Dr. Bundy testified that he made an examination of the prosecutrix on the morning of the day (January 26, 1956) he was testifying and found her sexual parts capable of being penetrated by a male organ.

Appellant did not testify, but offered testimony showing that he had been kind and attentive to the prosecutrix and that she had constantly been in contact with other persons in appellant's absence and had many opportunities to complain of any abuse or mistreatment by him, but that she had never complained before November 17, 1955. He further offered proof that his wife was mad at him because she thought he was taking all the profit from the business and hiding it; and that she had said that if the grand jury did not indict him for this offense that she was going to give him trouble for tax evasion or something.

In support of Bills of Exception Nos. One and Two, appellant takes the position that he had a right to inquire fully into and explore the state of mind of a prospective juror and should be allowed a wide latitude in such examination.

The bills reflect that the court refused to allow appellant to relate to each juror except the first two examined a summary of the law pertaining to certain phases of the trial of the case and then elicit his answer as to what he would do under such circumstances.

The court certified in the bills that appellant was permitted to inform and examine each juror as to the law governing the burden of proof, reasonable doubt, and the failure of the appellant to testify.

The action of the trial court in controlling the interrogation of prospective jurors on voir dire is subject to review only to ascertain whether the court abused his discretion. Livingston v. State, 152 Tex.Cr.R. 302, 214 S.W.2d 119. Under the record we are unable to reach the conclusion that an abuse of discretion is shown.

Appellant complains of a question directed by the state's attorney to the assistant district attorney, while testifying as a witness, inquiring if the appellant made a voluntary statement to him in writing because the voluntary character of the statement was a question of fact and the question was therefore improper. To which question the witness replied that he could not answer yes or no. In view of the answer we see no reversible error because of the question.

The complaint presented by Formal Bill of Exception No. 11 to the introduction in evidence by the state of the following printed matter: 'A-1323 Voluntary Statement While in Custody--Class 4' which appeared in the upper portion of the printed form of the written statement of the appellant cannot be sustained because the trial court certified in said bill that the printed matter was not read or exhibited to the jury.
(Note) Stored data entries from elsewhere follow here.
`config.mk`:
```
export PLATFORM = sky130hd
export DESIGN_NAME = ft601_rx_reader
export DESIGN_NICKNAME = d
export VERILOG_FILES = /design/src/rtl/ft601_rx_reader.sv
export SDC_FILE = /design/constraint.sdc
export NUM_CORES = 1
export LEC_CHECK = 0
export ABC_CLOCK_PERIOD_IN_PS = 6600
export BUFFER_PORTS_ARGS = -buffer_cell sky130_fd_sc_hd__buf_2
export CAP_MARGIN = 20
export CORE_MARGIN = 1.5
export CORE_UTILIZATION = 58
export CTS_CLUSTER_DIAMETER = 120
export DETAILED_ROUTE_END_ITERATION = 6
export PLACE_DENSITY_LB_ADDON = 0.3
export SYNTH_ARGS = -nofsm -noshare
export SYNTH_HDL_FRONTEND = slang
export SYNTH_SLANG_ARGS = --single-unit
```
`constraint.sdc`:
```
create_clock -name clk_in_ft601 -period 6.6 [get_ports clk_in_ft601]
set_input_delay 0.66 -clock clk_in_ft601 [delete_from_list [all_inputs] [get_ports clk_in_ft601]]
set_output_delay 0.66 -clock clk_in_ft601 [all_outputs]
set_load 0.03 [all_outputs]
```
By Bill of Exception No. 17, appellant contends that Dr. Bundy was not competent to testify to the condition of the prosecuting witness on November 7, 1955, on the ground that he did not make an examination of her until January 26, 1956, which was too remote.

As the court certifies in the bill, the objection went to the weight and not to the admissibility of such testimony. We perceive no error in this bill.

By Bill of Exception No. 20, complaint is made of Deputy Sheriff Shelton being permitted to testify that he had a conversation with the appellant when appellant told him 'that he was glad he had his business straightened out; that he did it for the girl's sake and that he didn't want to hurt the girl; didn't want the girl drug into court.' When such testimony was offered the appellant objected thereto and requested the court to retire the jury so he could examine Deputy Sheriff Shelton to ascertain if appellant was in custody at the time he made the oral statement to him, and such request was refused.

The court certifies that at the time of the request the witness Shelton was tendered to the appellant for voir dire examination before he was permitted to testify to any conversation with the appellant.

The bill fails to show what the witness Shelton would have testified concerning the custody of the appellant at the time such oral statements were made. It was incumbent upon the appellant to show by his bill the facts on which he relies which make the evidence inadmissible. Hence the bill does not reflect error. Curry v. State, 161 Tex.Cr.R. 283, 276 S.W.2d 832.

By Bill of Exception No. 22, appellant contends that the trial court erred in refusing his motion to exclude the testimony of James Hardin because, after he had testified, it was brought out during the examination of his wife, Irene Hardin, that the state's attorney had talked with them in the presence of each other about the testimony in this case and after the rule as to witnesses had been invoked and they had been so instructed.

In order to require a reversal under appellant's contention, it must be made to appear that injury may have been done to the appellant because of a violation of the rule by the state's attorney and the witnesses. 42 Tex.Jur. 64-69, Sections 45-47.

Upon an examination of the testimony of both James and Irene Hardin we fail to see how their testimony could have injured the appellant. Obviously they were uneducated and did not comprehend the questions propounded to them by the prosecution or the defense which accounts for their unequivocal answers. Our ruling herein is based primarily upon such examination.

In the absence of a showing by the bill of the facts discussed between the state's attorney and the two witnesses we are unable to conclude that such discussion was harmful to the appellant and that the trial court abused his discretion in declining to exclude said testimony.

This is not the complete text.